╔══

## config.mk

```make
export PLATFORM = sky130hd
export DESIGN_NAME = line_point_generator_core
export DESIGN_NICKNAME = d
export VERILOG_FILES = /design/src/hdl/lpg_pkg.sv /design/src/hdl/lpg_front.sv /design/src/hdl/lpg_queue.sv /design/src/hdl/lpg_walker.sv /design/src/hdl/line_point_generator_core.sv
export VERILOG_INCLUDE_DIRS = /design/src /design/src/hdl
export SDC_FILE = /design/constraint.sdc
export NUM_CORES = 1
export LEC_CHECK = 0
export BUFFER_PORTS_ARGS = -buffer_cell sky130_fd_sc_hd__buf_2
export CORE_ASPECT_RATIO = 1.2
export CORE_UTILIZATION = 45
export CTS_CLUSTER_SIZE = 14
export DETAILED_ROUTE_END_ITERATION = 8
export MAX_ROUTING_LAYER = met4
export PLACE_DENSITY_LB_ADDON = 0.2
export SETUP_SLACK_MARGIN = 0.15
export SYNTH_ARGS = -nofsm -noshare
export SYNTH_HDL_FRONTEND = slang
export SYNTH_SLANG_ARGS = --single-unit
```

## constraint.sdc

```tcl
create_clock -name i_clk -period 9.42 [get_ports i_clk]
set_clock_uncertainty 0.1 [all_clocks]
set_input_delay 0.471 -clock i_clk [delete_from_list [all_inputs] [get_ports i_clk]]
set_output_delay 0.471 -clock i_clk [all_outputs]
set_load 0.005 [all_outputs]
```
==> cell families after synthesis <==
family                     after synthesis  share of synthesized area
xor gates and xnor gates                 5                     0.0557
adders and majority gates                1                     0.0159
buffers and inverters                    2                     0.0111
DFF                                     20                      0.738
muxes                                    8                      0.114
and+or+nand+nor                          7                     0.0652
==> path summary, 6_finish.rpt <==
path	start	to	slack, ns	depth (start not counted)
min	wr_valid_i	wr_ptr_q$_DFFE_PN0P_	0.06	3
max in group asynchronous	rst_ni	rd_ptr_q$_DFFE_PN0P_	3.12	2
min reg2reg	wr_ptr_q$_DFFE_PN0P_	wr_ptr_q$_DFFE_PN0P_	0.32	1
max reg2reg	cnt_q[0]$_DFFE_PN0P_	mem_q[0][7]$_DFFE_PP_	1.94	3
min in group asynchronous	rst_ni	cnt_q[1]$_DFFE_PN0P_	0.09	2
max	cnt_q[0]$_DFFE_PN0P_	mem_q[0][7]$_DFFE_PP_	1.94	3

╚══

**Instructions to follow:** After locating the line that contains "of synthesized area", print that line and every one after it through the last line of the listing, exactly.

**Written solution:**
family                     after synthesis  share of synthesized area
xor gates and xnor gates                 5                     0.0557
adders and majority gates                1                     0.0159
buffers and inverters                    2                     0.0111
DFF                                     20                      0.738
muxes                                    8                      0.114
and+or+nand+nor                          7                     0.0652
==> path summary, 6_finish.rpt <==
path	start	to	slack, ns	depth (start not counted)
min	wr_valid_i	wr_ptr_q$_DFFE_PN0P_	0.06	3
max in group asynchronous	rst_ni	rd_ptr_q$_DFFE_PN0P_	3.12	2
min reg2reg	wr_ptr_q$_DFFE_PN0P_	wr_ptr_q$_DFFE_PN0P_	0.32	1
max reg2reg	cnt_q[0]$_DFFE_PN0P_	mem_q[0][7]$_DFFE_PP_	1.94	3
min in group asynchronous	rst_ni	cnt_q[1]$_DFFE_PN0P_	0.09	2
max	cnt_q[0]$_DFFE_PN0P_	mem_q[0][7]$_DFFE_PP_	1.94	3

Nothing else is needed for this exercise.